As to the actual products, they come in three flavours:
- The basic GB-1001 can search at a rate of 60 queries per minute, and can be licensed to search either 150,000 or 300,000 documents. The obvious question is: can I hack it to remove the limit? The answer is probably "yes", but I certainly don't know how. I do, however, think that any admin would want this cool yellow box in his rack.
- Next is the GB-5005, which "is the result of five servers featuring automatic internal clustering and failover. Searches up to three million documents at a rate of 150 queries per minute (more than one million queries per week), and can run two independent collections." No word as to relative price, of course, so no idea if it would just be cheaper to buy five single units.
- Lastly, you have the GB-8008, eight clustered servers, "up to 15 million documents, more than 1.4 million queries per day, running five independent collections."
The point of noding
this is not just server-porn
, but to talk about their ideas for supplying the appliance. They claim that by selling an appliance, instead of just software, they reduce the total cost of ownership
, and that it allows them to develop features more quickly. This turns the accepted attitude (although not wisdom) among business-types that "software is cheap".
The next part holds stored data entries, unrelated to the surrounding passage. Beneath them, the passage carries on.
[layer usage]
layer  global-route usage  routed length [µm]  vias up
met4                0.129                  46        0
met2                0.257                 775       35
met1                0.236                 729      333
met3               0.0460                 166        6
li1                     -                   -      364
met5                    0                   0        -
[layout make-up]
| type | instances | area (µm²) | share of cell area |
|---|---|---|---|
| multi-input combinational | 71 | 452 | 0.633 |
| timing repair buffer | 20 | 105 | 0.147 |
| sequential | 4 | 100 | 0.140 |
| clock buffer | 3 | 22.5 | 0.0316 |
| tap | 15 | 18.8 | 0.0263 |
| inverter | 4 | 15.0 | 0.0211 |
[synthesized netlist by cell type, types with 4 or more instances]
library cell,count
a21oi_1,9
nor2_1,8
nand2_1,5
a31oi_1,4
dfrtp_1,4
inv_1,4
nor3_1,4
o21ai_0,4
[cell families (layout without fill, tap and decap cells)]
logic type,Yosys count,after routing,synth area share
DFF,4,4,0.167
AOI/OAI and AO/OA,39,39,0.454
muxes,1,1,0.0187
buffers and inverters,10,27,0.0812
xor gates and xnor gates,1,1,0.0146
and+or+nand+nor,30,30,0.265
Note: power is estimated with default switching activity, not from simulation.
## src/sv/itfn_pkg.sv

```systemverilog
// shared types and constants for the indexed triangle face normal block
package itfn_pkg;
    localparam int VERTEX_DEPTH = 1024;
    localparam int IDX_W = $clog2(VERTEX_DEPTH);
    localparam int CNT_W = IDX_W + 1;

    typedef enum logic [1:0] {
        CMD_APPEND   = 2'd0,
        CMD_TRIANGLE = 2'd1,
        CMD_CLEAR    = 2'd2,
        CMD_NONE     = 2'd3
    } cmd_t;

    typedef enum logic [1:0] {
        ST_OK         = 2'd0,
        ST_DEGENERATE = 2'd1,
        ST_UNWRITTEN  = 2'd2,
        ST_FULL       = 2'd3
    } status_t;

    // control from the sequencer to the datapath
    typedef struct packed {
        logic       sqrt_start;
        logic       div_start;
        logic [1:0] div_sel;
    } itfn_ctl_t;

    // status from the datapath back to the sequencer
    typedef struct packed {
        logic sqrt_done;
        logic div_done;
    } itfn_sts_t;
endpackage

```

## src/sv/itfn_div.sv

```systemverilog
// iterative signed divider for one normal component, truncating and clamped
module itfn_div (
    input  logic               aclk,
    input  logic               aresetn,
    input  logic               start,
    input  logic signed [34:0] numer,
    input  logic [35:0]        denom,
    output logic               done,
    output logic signed [15:0] quot
);
    import itfn_pkg::*;

    // |n| * 32768 is below 2^50
    logic [49:0] num_reg, num_next;
    logic [50:0] rem_reg, rem_next;
    logic [49:0] q_reg, q_next;
    logic [35:0] den_reg;
    logic        neg_reg;
    logic [5:0]  step_reg, step_next;
    logic        busy_reg, busy_next;
    logic        done_reg, done_next;
    logic [50:0] rem_sh;
    logic [34:0] mag_n;
    logic signed [15:0] q_sat;

    assign mag_n = numer[34] ? 35'(-numer) : numer;

    always_comb begin
        rem_sh    = {rem_reg[49:0], num_reg[49]};
        num_next  = num_reg;
        rem_next  = rem_reg;
        q_next    = q_reg;
        step_next = step_reg;
        busy_next = busy_reg;
        done_next = 1'b0;
        if (start) begin
            num_next  = {mag_n, 15'd0};
            rem_next  = '0;
            q_next    = '0;
            step_next = '0;
            busy_next = 1'b1;
        end else if (busy_reg) begin
            num_next = {num_reg[48:0], 1'b0};
            if (rem_sh >= {15'd0, den_reg}) begin
                rem_next = rem_sh - {15'd0, den_reg};
                q_next   = {q_reg[48:0], 1'b1};
            end else begin
                rem_next = rem_sh;
                q_next   = {q_reg[48:0], 1'b0};
            end
            step_next = step_reg + 6'd1;
            if (step_reg == 6'd49) begin
                busy_next = 1'b0;
                done_next = 1'b1;
            end
        end
    end

    // clamp magnitude then apply sign
    always_comb begin
        if (q_reg > 50'd32767) begin
            q_sat = 16'sd32767;
        end else begin
            q_sat = signed'(q_reg[15:0]);
        end
        quot = neg_reg ? -q_sat : q_sat;
    end

    always_ff @(posedge aclk) begin
        if (!aresetn) begin
            busy_reg <= 1'b0;
            done_reg <= 1'b0;
            step_reg <= '0;
        end else begin
            busy_reg <= busy_next;
            done_reg <= done_next;
            step_reg <= step_next;
        end
        num_reg <= num_next;
        rem_reg <= rem_next;
        q_reg   <= q_next;
        if (start) begin
            den_reg <= denom;
            neg_reg <= numer[34];
        end
    end

    assign done = done_reg;
endmodule

```

## config.mk

```make
export PLATFORM = sky130hd
export DESIGN_NAME = itfn_div
export DESIGN_NICKNAME = d
export VERILOG_FILES = /design/src/sv/itfn_pkg.sv /design/src/sv/itfn_div.sv
export SDC_FILE = /design/constraint.sdc
export NUM_CORES = 1
export LEC_CHECK = 0
export ABC_CLOCK_PERIOD_IN_PS = 3500
export BUFFER_PORTS_ARGS = -buffer_cell sky130_fd_sc_hd__buf_4
export CELL_PAD_IN_SITES_DETAIL_PLACEMENT = 2
export CELL_PAD_IN_SITES_GLOBAL_PLACEMENT = 2
export CORE_UTILIZATION = 34
export DETAILED_ROUTE_END_ITERATION = 6
export PLACE_DENSITY = 0.74
export SLEW_MARGIN = 0
export SYNTH_ARGS = -nofsm -noshare
export SYNTH_HDL_FRONTEND = slang
export SYNTH_SLANG_ARGS = --single-unit
```

## constraint.sdc

```tcl
create_clock -name aclk -period 3.5 [get_ports aclk]
set_clock_uncertainty 0.05 [all_clocks]
set_input_delay 0.525 -clock aclk [delete_from_list [all_inputs] [get_ports aclk]]
set_output_delay 0.525 -clock aclk [all_outputs]
set_load 0.02 [all_outputs]
```

==> flow_metrics.env <==
export IMPL_reg2reg_from="den_reg[7]"
export IMPL_synth_main_ff_cell="dfxtp_1"
export IMPL_p_total_mw=6.11
export IMPL_r2r_end="rem_reg[43]"
export IMPL_reg2reg_setup_slack_ns=0.16
export IMPL_async_reset_ff_frac=0
export IMPL_insertion_delay_ns=0.46
export IMPL_synth_top_family_by_area="compound AO/OA/AOI/OAI gates"
export IMPL_power_frac_comb=0.294
export IMPL_cp_arrival_ns=3.58
export IMPL_worst_slew_pin_slew_ns=0.894
export IMPL_criticalPathCategory="flip-flop to output port"
export IMPL_netlist_area_sq_mm=0.0105
export IMPL_hold_viol_final=0
export IMPL_crit_start="q_reg[17]"
export IMPL_switching_share=0.337
export IMPL_setup_worst_path_start_class="flip-flop"
export IMPL_routed_wl_um=31000
export IMPL_grt_pass1_wl_um=50100
export IMPL_h_tree_depth=4
export IMPL_synth_compound_area_share=0.189
export IMPL_avgSynthCellArea_sq_um=9.02
export IMPL_final_cells=1697
export IMPL_final_util=0.417
export IMPL_cts_root_buf="clkbuf_16"
export IMPL_whs_endpoint="den_reg[4]"
export IMPL_power_density_mw_per_mm2=480
export IMPL_rsz0062_at_grt="yes"
export IMPL_ys_ff_latch=180
export IMPL_fin_crit_ns=4.16
export IMPL_grt_max_degree=69
export IMPL_yosys_warnings=0
export IMPL_drtIter0Drc=347
export IMPL_synth_fa_ha_area_frac=0.0494
export IMPL_power_switching_mw=2.06
export IMPL_overflow=0
export IMPL_place_congestion=0.809
export IMPL_drt_wirelength_per_cell_um=18.3
export IMPL_clock_sinks=180
export IMPL_placed_cells=1653
export IMPL_critPathMaxFanout=3
export IMPL_clk_pin_slew_ns=0.08
export IMPL_ys_types=74
export IMPL_maxCapViolCount=0
export IMPL_synth_mux_area_frac=0.0514
export IMPL_synth_xor_area_share=0.0665
export IMPL_fill_cells=3358
export IMPL_end_kind="output port"
export IMPL_hold_depth=1
export IMPL_rows=64
export IMPL_nNetsFinal=1402
export IMPL_synth_area_leaders="dfxtp_1 21%, edfxtp_1 21%, nor2_1 6.4%"
export IMPL_p_int_mw=4.05
export IMPL_violations="negative setup slack"
export IMPL_maxSlewHeadroom=0.404
export IMPL_die_area_sq_mm=0.0317
export IMPL_p_clk_frac=0.303
export IMPL_r2r_cells=12
export IMPL_period_share=1.19
export IMPL_p_leak_nw=5.17
export IMPL_vias=9072
export IMPL_netlist_instances=1168
export IMPL_avgViaCountPerCell=5.35
export IMPL_start_util=0.345
export IMPL_cts_tree="built"
export IMPL_synth_edf_count=72
export IMPL_min_from="denom[4]"
export IMPL_die_w_um=178
export IMPL_drc=0
export IMPL_crit_required_ns=2.92
export IMPL_synth_top_area_frac=0.205
export IMPL_clock_path_buffers=2
export IMPL_synth_nets=1283
export IMPL_status="finished with violations"
export IMPL_yosysTopAreaCell="dfxtp_1"
export IMPL_final_setup_viol_count=5
export IMPL_synthSimpleGateAreaFrac=0.182
export IMPL_num_io_pins=91
export IMPL_whs_ns=0.190
export IMPL_port_buffers=90
export IMPL_layout_common_cells="175 x nor2_1, 152 x buf_4, 110 x a21oi_1, 105 x dfxtp_1, 74 x nand2_1"
export IMPL_die_y_um=178
export IMPL_core_area_sq_mm=0.0305
export IMPL_grt_pass1_vias=9771
export IMPL_ir_worst_vdd_uv=357
export IMPL_area_growth_pct=20.8
export IMPL_cts_hold_buf=0
export IMPL_hp_class="input pin to flip-flop"
export IMPL_synth_seq_area_share=0.410
export IMPL_layout_commonest_cell="nor2_1"
export IMPL_antenna_found_initial=1
export IMPL_grtUsageTotal=0.200
export IMPL_seqPwrFrac=0.403
export IMPL_ant_nets=0
export IMPL_dr_pass1_iters=5
export IMPL_drv_slew=0
export IMPL_dp_hpwl_um=22100
export IMPL_setup_ws_ns=-0.657
export IMPL_fmax_mhz=241
export IMPL_cts_buffers=17
export IMPL_drive_gt1_frac=0.198
## stage by stage
step / cell area [sq um] / TNS [ns] / worst slack [ns]
global route: 12700 / -3.58 / -0.831
detailed placement: 11900 / -0.467 / -0.332
CTS: 12600 / -2.15 / -0.575
finish: 12700 / -2.50 / -0.657
floorplan: 10600 / -0.0373 / -0.0373
global placement: 11900 / -0.221 / -0.221
## worst max-delay path by stage
| stage | endpoint |
|---|---|
| 2_1_floorplan | quot[14] |
| 3_3_place_gp | quot[14] |
| 3_5_place_dp | quot[14] |
| 4_1_cts | quot[14] |
| 5_1_grt | quot[14] |
| 6_report | quot[14] |
## per-layer routing
layer,track usage,vias up,part of all wire
met5,0,-,0
met4,0.0531,0,0.013
met3,0.0437,27,0.036
met2,0.345,108,0.49
met1,0.249,4503,0.46
li1,-,4434,-
## critical path, cell delays in order, from the launching register on
cell and delay, ns:
dfxtp_2 0.34, nor4_4 0.30, nand4_1 0.18, nor2_2 0.18
nand4_1 0.14, buf_6 0.17, nor2_4 0.11, ha_4 0.15
nand2_2 0.05, or3_4 0.33, or3_4 0.35, nor3_4 0.14
nor3b_4 0.22, a21bo_2 0.16, nand2_2 0.06, o311ai_4 0.10
buf_6 0.15
## power by group through the flow
stage / clock (mW) / combinational (mW) / sequential (mW)
after floorplan: 0 / 1.25 / 2.47
after global placement: 0 / 1.68 / 2.50
after detailed placement: 0 / 1.73 / 2.51
after CTS: 1.93 / 1.76 / 2.46
after global routing: 2.00 / 1.99 / 2.48
final: 1.85 / 1.79 / 2.46
## synthesized netlist by cell type (5+ instances only)
cell type and n:
nand2b_1 9, o41ai_1 5, or3_1 14, nand4_1 16, edfxtp_1 72, o21ai_0 47
buf_2 8, nor4_1 16, xor2_1 55, o21a_1 6, a21o_1 16, buf_1 5
dfxtp_1 108, mux2i_1 53, inv_1 62, nor2b_1 7, o21bai_1 6, o31ai_1 17
ha_1 40, nor2_1 179, clkbuf_1 36, a21oi_1 111, o311ai_0 6, a32oi_1 7
nor3b_1 5, or4_1 8, a211oi_2 12, a211oi_1 22, buf_6 7, a31oi_1 8
a311oi_1 6, nor3_1 19, xnor2_1 25, nand2_1 77, nand3_1 10
## logic make-up after synthesis
group           after synthesis
compound gates              299
xor+xnor                     80
flops                       180
mux                          54
simple gates                391
fa+ha+maj                    41
buf+inv                     123
## final cells by class
class	count	area, sq um	area share
antenna	1	2.50	0.000197
clock buffer	21	450	0.0354
clock inverter	11	90.1	0.00708
inverter	63	240	0.0189
multi-input combinational	866	5870	0.461
sequential	180	4330	0.340
tap	396	495	0.0389
timing repair buffer	159	1250	0.0979
## what timing repair did
action,in CTS,in global routing
setup buffers,4,6
pin swaps,8,6
endpoints found under the hold margin,0,0
endpoints found under the setup margin,8,33
gates cloned,0,1
resized for setup,16,17
(Power assumes the default switching activity.)
==> config.mk <==
export PLATFORM = sky130hd
export DESIGN_NAME = itfn_sqrt
export DESIGN_NICKNAME = d
export VERILOG_FILES = /design/src/sv/itfn_pkg.sv /design/src/sv/itfn_sqrt.sv
export SDC_FILE = /design/constraint.sdc
export NUM_CORES = 1
export LEC_CHECK = 0
export ABC_AREA = 0
export BUFFER_PORTS_ARGS = -buffer_cell sky130_fd_sc_hd__buf_2
export CAP_MARGIN = 25
export CORE_ASPECT_RATIO = 0.8
export CORE_MARGIN = 2
export CORE_UTILIZATION = 47
export DETAILED_ROUTE_END_ITERATION = 10
export PLACE_DENSITY = 0.7
export SETUP_SLACK_MARGIN = 0.1
export SYNTH_ARGS = -nofsm -noshare
export SYNTH_HDL_FRONTEND = slang
export SYNTH_SLANG_ARGS = --single-unit
==> constraint.sdc <==
create_clock -name aclk -period 3.48 [get_ports aclk]
set_input_delay 0.696 -clock aclk [delete_from_list [all_inputs] [get_ports aclk]]
set_output_delay 0.696 -clock aclk [all_outputs]
set_load 0.005 [all_outputs]
<file path="config.mk">
export PLATFORM = sky130hd
export DESIGN_NAME = cfla_ctrl
export DESIGN_NICKNAME = d
export VERILOG_FILES = /design/src/rtl/core/cfla_pkg.sv /design/src/rtl/core/cfla_ctrl.sv
export SDC_FILE = /design/constraint.sdc
export NUM_CORES = 1
export LEC_CHECK = 0
export BUFFER_PORTS_ARGS = -buffer_cell sky130_fd_sc_hd__buf_2
export CAP_MARGIN = 0
export CORE_MARGIN = 8
export CORE_UTILIZATION = 45
export CTS_CLUSTER_DIAMETER = 80
export CTS_CLUSTER_SIZE = 30
export DETAILED_ROUTE_END_ITERATION = 8
export PLACE_DENSITY = 0.72
export SKIP_CTS_REPAIR_TIMING = 1
export SYNTH_ARGS = -nofsm -noshare
export SYNTH_HDL_FRONTEND = slang
export SYNTH_SLANG_ARGS = --single-unit
export TNS_END_PERCENT = 5
</file>
<file path="constraint.sdc">
create_clock -name clk -period 4.1 [get_ports clk]
set_clock_uncertainty 0.2 [all_clocks]
set_input_delay 0.41 -clock clk [delete_from_list [all_inputs] [get_ports clk]]
set_output_delay 0.41 -clock clk [all_outputs]
set_load 0.01 [all_outputs]
</file>
<file path="src/rtl/core/cfla_pkg.sv">
// Shared types and codes for the chunked free-list block allocator.
// Holds the request/status codes, the controller state type and the
// command and status bundles between the controller and the datapath.
package cfla_pkg;

	// number of chunk slots; the 4-bit chunk fields on the ports fix it
	localparam int CHUNK_SLOTS = 16;

	localparam logic REQ_ALLOC = 1'b0;
	localparam logic REQ_FREE  = 1'b1;

	localparam logic [1:0] ST_OK   = 2'd0;
	localparam logic [1:0] ST_FULL = 2'd1;
	localparam logic [1:0] ST_BAD  = 2'd2;

	typedef enum logic [9:0] {
		S_IDLE       = 10'b00_0000_0001,
		S_DISPATCH   = 10'b00_0000_0010,
		S_SCAN       = 10'b00_0000_0100,
		S_PICK       = 10'b00_0000_1000,
		S_INIT       = 10'b00_0001_0000,
		S_CHUNK_RD   = 10'b00_0010_0000,
		S_ALLOC_LINK = 10'b00_0100_0000,
		S_ALLOC_DONE = 10'b00_1000_0000,
		S_FREE_UPD   = 10'b01_0000_0000,
		S_RESULT     = 10'b10_0000_0000
	} state_t;

	typedef struct packed {
		logic accept;
		logic set_cur_in;
		logic set_cur_cache;
		logic scan_start;
		logic scan_step;
		logic pick_free;
		logic pick_idle;
		logic init_step;
		logic alloc_commit;
		logic free_commit;
		logic res_full;
		logic res_bad;
		logic out_load;
	} cmd_t;

	typedef struct packed {
		logic req_free;
		logic free_ok;
		logic cache_hit;
		logic scan_last;
		logic found_free;
		logic found_idle;
		logic init_last;
		logic out_free;
	} sts_t;

endpackage

</file>
<file path="src/rtl/core/cfla_ctrl.sv">
// Controller state machine of the block allocator.
// Sequences each request through the datapath; depends on cfla_pkg.
module cfla_ctrl import cfla_pkg::*; (
	input  logic clk,
	input  logic arst_n,
	input  logic in_valid,
	output logic in_ready,
	input  sts_t sts,
	output cmd_t cmd
);

	state_t state_q;
	state_t state_nx;

	assign in_ready = (state_q == S_IDLE);

	always_comb begin
		cmd      = '0;
		state_nx = state_q;
		case (state_q)
			S_IDLE: begin
				if (in_valid) begin
					cmd.accept = 1'b1;
					state_nx   = S_DISPATCH;
				end
			end
			S_DISPATCH: begin
				if (sts.req_free) begin
					if (sts.free_ok) begin
						cmd.set_cur_in = 1'b1;
						state_nx       = S_CHUNK_RD;
					end else begin
						cmd.res_bad = 1'b1;
						state_nx    = S_RESULT;
					end
				end else if (sts.cache_hit) begin
					cmd.set_cur_cache = 1'b1;
					state_nx          = S_CHUNK_RD;
				end else begin
					cmd.scan_start = 1'b1;
					state_nx       = S_SCAN;
				end
			end
			S_SCAN: begin
				cmd.scan_step = 1'b1;
				if (sts.scan_last)
					state_nx = S_PICK;
			end
			S_PICK: begin
				if (sts.found_free) begin
					cmd.pick_free = 1'b1;
					state_nx      = S_CHUNK_RD;
				end else if (sts.found_idle) begin
					cmd.pick_idle = 1'b1;
					state_nx      = S_INIT;
				end else begin
					cmd.res_full = 1'b1;
					state_nx     = S_RESULT;
				end
			end
			S_INIT: begin
				cmd.init_step = 1'b1;
				if (sts.init_last)
					state_nx = S_CHUNK_RD;
			end
			S_CHUNK_RD: begin
				state_nx = sts.req_free ? S_FREE_UPD : S_ALLOC_LINK;
			end
			S_ALLOC_LINK: begin
				state_nx = S_ALLOC_DONE;
			end
			S_ALLOC_DONE: begin
				cmd.alloc_commit = 1'b1;
				state_nx         = S_RESULT;
			end
			S_FREE_UPD: begin
				cmd.free_commit = 1'b1;
				state_nx        = S_RESULT;
			end
			S_RESULT: begin
				// hold until the output register can take the item
				if (sts.out_free) begin
					cmd.out_load = 1'b1;
					state_nx     = S_IDLE;
				end
			end
			default: begin
				state_nx = S_IDLE;
			end
		endcase
	end

	always_ff @(posedge clk or negedge arst_n) begin
		if (!arst_n) begin
			state_q <= S_IDLE;
		end else begin
			state_q <= state_nx;
		end
	end

endmodule

</file>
Google, of course, get around the fact they have sold you a valuable and durable piece of kit by licensing its operation for only two years. Whether or not this sort of thing is actually enforceable is another question, and one I would like to research, but frankly, I don;t have time. In fact, this could well explain why these little babies are only available in the USA. I'd tell you more, but I'd have to pretend I wanted to buy one of these things.